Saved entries
▬▬▬

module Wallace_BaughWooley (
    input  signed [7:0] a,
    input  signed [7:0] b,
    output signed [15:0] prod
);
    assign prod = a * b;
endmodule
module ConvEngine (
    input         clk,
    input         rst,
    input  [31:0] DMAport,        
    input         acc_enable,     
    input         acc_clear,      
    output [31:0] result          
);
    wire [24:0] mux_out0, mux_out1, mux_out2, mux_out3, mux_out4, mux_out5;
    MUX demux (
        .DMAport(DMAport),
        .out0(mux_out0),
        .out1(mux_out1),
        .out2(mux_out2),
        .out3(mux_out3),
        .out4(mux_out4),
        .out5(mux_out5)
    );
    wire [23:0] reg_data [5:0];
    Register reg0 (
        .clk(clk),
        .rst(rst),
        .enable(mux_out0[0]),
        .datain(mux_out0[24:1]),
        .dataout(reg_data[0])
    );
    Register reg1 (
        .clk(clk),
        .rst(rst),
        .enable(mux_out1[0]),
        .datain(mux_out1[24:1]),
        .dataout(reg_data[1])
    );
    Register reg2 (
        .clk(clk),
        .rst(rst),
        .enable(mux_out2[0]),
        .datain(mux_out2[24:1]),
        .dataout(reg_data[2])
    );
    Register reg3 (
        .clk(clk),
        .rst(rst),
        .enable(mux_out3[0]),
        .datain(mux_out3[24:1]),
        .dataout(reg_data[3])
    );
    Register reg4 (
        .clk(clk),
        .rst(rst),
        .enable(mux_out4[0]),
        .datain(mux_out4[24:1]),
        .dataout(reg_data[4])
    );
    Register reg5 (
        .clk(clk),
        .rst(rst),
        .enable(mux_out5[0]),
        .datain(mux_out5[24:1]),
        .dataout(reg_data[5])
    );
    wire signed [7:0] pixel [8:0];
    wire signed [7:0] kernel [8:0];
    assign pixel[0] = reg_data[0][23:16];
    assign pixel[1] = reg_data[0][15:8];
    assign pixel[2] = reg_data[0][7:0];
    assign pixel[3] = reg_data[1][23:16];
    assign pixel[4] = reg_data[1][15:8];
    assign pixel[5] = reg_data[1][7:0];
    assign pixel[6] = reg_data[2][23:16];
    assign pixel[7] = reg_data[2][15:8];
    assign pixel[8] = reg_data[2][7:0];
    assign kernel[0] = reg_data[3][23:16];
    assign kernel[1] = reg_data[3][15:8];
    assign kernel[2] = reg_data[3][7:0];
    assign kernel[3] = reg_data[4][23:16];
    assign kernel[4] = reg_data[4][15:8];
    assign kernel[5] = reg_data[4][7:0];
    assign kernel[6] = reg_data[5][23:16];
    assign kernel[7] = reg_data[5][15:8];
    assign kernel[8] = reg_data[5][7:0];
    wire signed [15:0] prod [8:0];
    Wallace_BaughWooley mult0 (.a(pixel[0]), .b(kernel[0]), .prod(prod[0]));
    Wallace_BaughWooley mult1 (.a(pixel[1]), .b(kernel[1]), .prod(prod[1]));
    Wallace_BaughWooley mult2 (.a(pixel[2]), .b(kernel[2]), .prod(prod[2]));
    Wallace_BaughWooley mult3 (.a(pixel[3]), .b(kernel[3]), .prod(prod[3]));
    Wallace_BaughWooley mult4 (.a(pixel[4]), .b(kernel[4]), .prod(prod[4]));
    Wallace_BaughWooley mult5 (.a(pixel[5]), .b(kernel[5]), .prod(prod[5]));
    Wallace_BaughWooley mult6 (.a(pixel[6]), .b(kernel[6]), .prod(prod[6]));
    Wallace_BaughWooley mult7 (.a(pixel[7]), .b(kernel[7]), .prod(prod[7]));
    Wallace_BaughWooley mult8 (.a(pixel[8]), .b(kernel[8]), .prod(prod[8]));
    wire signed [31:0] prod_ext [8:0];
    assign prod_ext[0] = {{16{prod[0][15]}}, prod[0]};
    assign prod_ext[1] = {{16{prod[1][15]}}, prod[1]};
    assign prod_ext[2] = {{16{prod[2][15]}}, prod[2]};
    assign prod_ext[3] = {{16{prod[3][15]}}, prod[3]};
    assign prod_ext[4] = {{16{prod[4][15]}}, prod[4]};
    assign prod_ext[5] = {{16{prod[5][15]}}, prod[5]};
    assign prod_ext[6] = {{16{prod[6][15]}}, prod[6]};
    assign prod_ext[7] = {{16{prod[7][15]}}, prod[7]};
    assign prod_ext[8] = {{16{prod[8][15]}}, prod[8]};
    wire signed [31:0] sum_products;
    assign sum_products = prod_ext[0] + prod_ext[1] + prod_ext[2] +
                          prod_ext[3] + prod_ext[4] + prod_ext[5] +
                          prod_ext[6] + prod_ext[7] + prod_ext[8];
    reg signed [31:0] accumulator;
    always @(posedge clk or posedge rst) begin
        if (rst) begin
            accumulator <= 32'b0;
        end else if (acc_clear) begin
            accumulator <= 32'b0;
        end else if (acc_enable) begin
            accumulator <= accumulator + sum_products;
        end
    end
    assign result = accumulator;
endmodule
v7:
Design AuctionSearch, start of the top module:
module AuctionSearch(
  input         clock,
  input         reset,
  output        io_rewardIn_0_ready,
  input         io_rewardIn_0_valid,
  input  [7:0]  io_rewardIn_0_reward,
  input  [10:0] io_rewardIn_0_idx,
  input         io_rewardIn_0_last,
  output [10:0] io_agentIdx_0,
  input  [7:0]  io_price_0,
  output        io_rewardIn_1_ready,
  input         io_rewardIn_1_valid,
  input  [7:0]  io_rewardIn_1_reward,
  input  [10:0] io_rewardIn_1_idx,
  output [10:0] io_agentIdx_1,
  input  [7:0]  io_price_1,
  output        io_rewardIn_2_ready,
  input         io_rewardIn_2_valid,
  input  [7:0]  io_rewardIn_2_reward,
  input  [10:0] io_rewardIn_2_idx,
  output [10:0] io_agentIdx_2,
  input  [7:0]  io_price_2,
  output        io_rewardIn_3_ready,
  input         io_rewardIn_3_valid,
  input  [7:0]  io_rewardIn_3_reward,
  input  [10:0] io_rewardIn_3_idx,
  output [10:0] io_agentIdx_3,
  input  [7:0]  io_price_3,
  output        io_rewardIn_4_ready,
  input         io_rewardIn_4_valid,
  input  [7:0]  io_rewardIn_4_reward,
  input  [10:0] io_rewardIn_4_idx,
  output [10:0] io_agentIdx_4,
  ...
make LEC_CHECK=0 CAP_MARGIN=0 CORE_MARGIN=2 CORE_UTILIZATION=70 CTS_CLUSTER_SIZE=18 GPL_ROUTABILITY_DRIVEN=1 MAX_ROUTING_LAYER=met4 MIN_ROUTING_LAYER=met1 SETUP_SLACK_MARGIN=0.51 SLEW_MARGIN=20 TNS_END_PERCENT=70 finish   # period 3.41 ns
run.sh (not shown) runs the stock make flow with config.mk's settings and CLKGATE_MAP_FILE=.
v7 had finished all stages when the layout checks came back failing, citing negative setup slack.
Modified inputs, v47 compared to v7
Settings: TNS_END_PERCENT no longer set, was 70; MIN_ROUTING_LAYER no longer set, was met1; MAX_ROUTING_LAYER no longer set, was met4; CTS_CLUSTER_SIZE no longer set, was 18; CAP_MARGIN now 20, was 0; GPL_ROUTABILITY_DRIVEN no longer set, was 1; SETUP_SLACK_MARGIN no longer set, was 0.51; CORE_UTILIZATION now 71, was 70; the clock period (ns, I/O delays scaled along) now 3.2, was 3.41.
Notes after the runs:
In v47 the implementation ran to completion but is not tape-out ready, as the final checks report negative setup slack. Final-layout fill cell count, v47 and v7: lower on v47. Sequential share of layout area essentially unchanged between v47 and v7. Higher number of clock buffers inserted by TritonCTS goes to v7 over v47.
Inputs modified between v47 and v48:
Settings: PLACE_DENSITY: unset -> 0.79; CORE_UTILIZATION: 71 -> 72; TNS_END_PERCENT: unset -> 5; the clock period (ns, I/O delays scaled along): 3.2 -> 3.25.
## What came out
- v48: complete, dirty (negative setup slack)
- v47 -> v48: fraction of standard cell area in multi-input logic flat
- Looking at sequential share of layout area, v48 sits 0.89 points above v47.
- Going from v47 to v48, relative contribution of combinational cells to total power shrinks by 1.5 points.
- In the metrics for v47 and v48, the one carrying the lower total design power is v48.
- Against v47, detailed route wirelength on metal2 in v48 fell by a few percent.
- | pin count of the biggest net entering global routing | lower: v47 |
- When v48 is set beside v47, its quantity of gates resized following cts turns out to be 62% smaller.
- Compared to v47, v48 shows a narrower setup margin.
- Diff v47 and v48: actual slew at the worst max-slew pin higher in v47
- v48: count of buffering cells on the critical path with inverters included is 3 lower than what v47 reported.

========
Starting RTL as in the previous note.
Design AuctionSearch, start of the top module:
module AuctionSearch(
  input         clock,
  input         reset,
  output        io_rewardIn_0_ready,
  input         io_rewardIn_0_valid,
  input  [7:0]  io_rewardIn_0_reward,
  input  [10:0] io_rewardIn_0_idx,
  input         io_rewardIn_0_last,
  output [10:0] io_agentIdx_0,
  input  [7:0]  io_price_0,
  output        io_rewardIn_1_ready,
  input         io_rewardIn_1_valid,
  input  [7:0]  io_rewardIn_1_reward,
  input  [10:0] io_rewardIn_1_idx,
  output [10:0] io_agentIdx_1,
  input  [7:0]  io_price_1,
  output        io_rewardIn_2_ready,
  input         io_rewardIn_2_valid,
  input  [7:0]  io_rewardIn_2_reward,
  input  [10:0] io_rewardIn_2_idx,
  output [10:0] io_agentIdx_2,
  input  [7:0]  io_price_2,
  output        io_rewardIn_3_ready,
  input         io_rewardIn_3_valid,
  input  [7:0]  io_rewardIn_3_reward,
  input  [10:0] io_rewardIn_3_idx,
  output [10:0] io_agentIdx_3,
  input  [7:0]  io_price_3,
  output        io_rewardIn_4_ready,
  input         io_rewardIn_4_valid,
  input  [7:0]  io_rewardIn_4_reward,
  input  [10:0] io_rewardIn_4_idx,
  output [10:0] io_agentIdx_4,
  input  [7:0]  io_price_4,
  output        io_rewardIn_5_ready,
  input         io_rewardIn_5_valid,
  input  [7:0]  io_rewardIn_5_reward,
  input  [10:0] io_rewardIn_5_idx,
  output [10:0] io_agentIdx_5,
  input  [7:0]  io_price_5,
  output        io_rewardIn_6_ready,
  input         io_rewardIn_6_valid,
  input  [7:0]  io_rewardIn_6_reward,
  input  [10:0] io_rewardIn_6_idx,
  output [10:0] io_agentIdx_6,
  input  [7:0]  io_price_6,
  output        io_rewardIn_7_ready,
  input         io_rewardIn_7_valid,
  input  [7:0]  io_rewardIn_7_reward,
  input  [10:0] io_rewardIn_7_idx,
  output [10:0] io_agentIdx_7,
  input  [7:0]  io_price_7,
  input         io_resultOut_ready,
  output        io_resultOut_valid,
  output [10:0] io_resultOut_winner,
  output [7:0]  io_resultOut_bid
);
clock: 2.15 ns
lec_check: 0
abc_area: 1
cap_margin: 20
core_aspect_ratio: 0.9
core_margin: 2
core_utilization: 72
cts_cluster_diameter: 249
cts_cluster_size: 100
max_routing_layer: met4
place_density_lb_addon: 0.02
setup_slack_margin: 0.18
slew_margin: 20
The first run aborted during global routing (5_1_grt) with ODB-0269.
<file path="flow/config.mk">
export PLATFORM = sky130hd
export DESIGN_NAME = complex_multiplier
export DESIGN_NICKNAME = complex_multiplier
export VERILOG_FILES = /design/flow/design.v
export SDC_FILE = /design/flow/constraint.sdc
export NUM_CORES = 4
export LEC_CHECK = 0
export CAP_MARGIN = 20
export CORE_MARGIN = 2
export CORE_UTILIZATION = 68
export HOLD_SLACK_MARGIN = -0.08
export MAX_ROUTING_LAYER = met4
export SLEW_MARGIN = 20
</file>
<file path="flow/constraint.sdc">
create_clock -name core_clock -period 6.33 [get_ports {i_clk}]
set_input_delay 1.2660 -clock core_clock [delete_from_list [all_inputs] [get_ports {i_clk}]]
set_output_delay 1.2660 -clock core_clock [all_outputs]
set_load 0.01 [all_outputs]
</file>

▬▬▬

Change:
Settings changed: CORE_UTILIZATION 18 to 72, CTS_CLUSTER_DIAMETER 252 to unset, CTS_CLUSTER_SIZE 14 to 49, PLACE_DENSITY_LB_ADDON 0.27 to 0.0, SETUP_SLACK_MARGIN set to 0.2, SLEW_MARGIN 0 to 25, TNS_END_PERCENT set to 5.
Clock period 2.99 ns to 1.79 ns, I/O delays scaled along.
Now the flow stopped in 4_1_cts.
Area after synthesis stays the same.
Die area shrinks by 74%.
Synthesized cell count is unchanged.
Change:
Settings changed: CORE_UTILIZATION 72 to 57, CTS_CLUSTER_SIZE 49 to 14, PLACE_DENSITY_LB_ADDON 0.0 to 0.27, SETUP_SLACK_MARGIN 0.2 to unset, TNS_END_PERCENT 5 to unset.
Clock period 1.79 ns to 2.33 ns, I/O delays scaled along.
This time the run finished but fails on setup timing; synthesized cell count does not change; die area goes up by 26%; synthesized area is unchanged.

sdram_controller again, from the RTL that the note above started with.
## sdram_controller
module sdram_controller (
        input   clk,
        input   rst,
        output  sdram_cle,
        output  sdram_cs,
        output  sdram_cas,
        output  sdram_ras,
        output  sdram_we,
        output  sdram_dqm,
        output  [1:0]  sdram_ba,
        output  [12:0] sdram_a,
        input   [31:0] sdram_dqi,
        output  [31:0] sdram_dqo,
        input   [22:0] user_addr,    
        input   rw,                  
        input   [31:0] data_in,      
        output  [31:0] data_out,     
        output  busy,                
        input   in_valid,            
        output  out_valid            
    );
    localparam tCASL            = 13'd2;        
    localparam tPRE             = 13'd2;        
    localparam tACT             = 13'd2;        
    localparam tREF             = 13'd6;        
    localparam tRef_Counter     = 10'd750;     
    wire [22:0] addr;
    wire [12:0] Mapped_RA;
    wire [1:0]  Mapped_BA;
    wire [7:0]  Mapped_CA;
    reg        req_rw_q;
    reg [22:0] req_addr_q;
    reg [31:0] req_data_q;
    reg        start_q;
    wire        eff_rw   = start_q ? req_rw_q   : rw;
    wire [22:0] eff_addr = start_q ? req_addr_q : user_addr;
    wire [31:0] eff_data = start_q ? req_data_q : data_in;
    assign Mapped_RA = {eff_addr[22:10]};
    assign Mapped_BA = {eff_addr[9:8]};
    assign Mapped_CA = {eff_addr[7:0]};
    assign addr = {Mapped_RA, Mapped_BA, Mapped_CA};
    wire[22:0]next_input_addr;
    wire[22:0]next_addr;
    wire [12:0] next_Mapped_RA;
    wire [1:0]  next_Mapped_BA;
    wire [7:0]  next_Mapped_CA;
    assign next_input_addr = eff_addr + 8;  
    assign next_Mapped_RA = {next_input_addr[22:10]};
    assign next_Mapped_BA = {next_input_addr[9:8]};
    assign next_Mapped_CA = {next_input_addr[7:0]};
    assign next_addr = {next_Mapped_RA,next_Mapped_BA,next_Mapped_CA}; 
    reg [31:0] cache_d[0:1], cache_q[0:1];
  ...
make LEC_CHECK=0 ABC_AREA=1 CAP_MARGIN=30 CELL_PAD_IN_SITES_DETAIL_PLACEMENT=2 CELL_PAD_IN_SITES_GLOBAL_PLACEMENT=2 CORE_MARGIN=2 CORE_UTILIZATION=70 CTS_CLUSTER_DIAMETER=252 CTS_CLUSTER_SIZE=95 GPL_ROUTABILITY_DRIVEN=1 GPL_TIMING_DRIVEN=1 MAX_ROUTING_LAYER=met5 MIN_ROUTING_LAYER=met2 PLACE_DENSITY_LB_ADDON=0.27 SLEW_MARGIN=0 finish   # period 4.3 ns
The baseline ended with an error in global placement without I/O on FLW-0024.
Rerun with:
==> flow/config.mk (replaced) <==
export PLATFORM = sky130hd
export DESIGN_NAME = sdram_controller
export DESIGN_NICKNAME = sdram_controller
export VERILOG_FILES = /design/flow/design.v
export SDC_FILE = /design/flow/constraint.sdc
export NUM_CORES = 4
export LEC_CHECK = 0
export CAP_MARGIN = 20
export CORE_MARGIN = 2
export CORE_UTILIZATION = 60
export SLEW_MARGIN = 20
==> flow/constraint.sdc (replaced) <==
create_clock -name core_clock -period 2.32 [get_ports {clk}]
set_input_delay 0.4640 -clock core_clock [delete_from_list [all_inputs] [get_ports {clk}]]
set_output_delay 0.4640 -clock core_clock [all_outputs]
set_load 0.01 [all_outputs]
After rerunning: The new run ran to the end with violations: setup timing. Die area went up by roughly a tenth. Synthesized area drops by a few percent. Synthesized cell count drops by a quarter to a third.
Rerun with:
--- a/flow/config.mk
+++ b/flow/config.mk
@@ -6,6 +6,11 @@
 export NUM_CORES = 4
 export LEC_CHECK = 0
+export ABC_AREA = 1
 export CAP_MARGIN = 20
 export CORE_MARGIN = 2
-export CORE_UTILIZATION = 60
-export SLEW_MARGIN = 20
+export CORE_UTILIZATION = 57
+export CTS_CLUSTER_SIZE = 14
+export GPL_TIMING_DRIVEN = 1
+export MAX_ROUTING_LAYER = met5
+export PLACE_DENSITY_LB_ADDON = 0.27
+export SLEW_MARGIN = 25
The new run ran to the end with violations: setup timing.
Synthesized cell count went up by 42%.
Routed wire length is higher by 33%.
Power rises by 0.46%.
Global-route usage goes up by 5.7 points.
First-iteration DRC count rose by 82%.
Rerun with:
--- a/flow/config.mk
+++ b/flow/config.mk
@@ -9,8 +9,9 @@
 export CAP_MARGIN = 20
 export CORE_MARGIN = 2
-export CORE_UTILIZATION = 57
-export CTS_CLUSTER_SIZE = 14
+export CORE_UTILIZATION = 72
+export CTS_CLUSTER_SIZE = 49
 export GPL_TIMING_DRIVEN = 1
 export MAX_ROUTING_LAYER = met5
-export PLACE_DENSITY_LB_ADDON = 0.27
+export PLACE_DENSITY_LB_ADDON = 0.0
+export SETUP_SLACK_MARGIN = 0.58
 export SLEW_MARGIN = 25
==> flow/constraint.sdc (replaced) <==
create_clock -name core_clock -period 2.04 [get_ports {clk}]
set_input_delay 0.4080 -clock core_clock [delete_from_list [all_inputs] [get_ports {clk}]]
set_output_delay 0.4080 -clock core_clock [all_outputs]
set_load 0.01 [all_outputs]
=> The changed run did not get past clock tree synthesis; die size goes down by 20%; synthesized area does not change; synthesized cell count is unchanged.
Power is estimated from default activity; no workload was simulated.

▬▬▬

• Work to be completed
Return exactly, and only, the lines above starting at the line that contains "accumulator <= accumulator" and ending at the line that contains "assign result = accumulator;".

• Expected answer
            accumulator <= accumulator + sum_products;
        end
    end
    assign result = accumulator;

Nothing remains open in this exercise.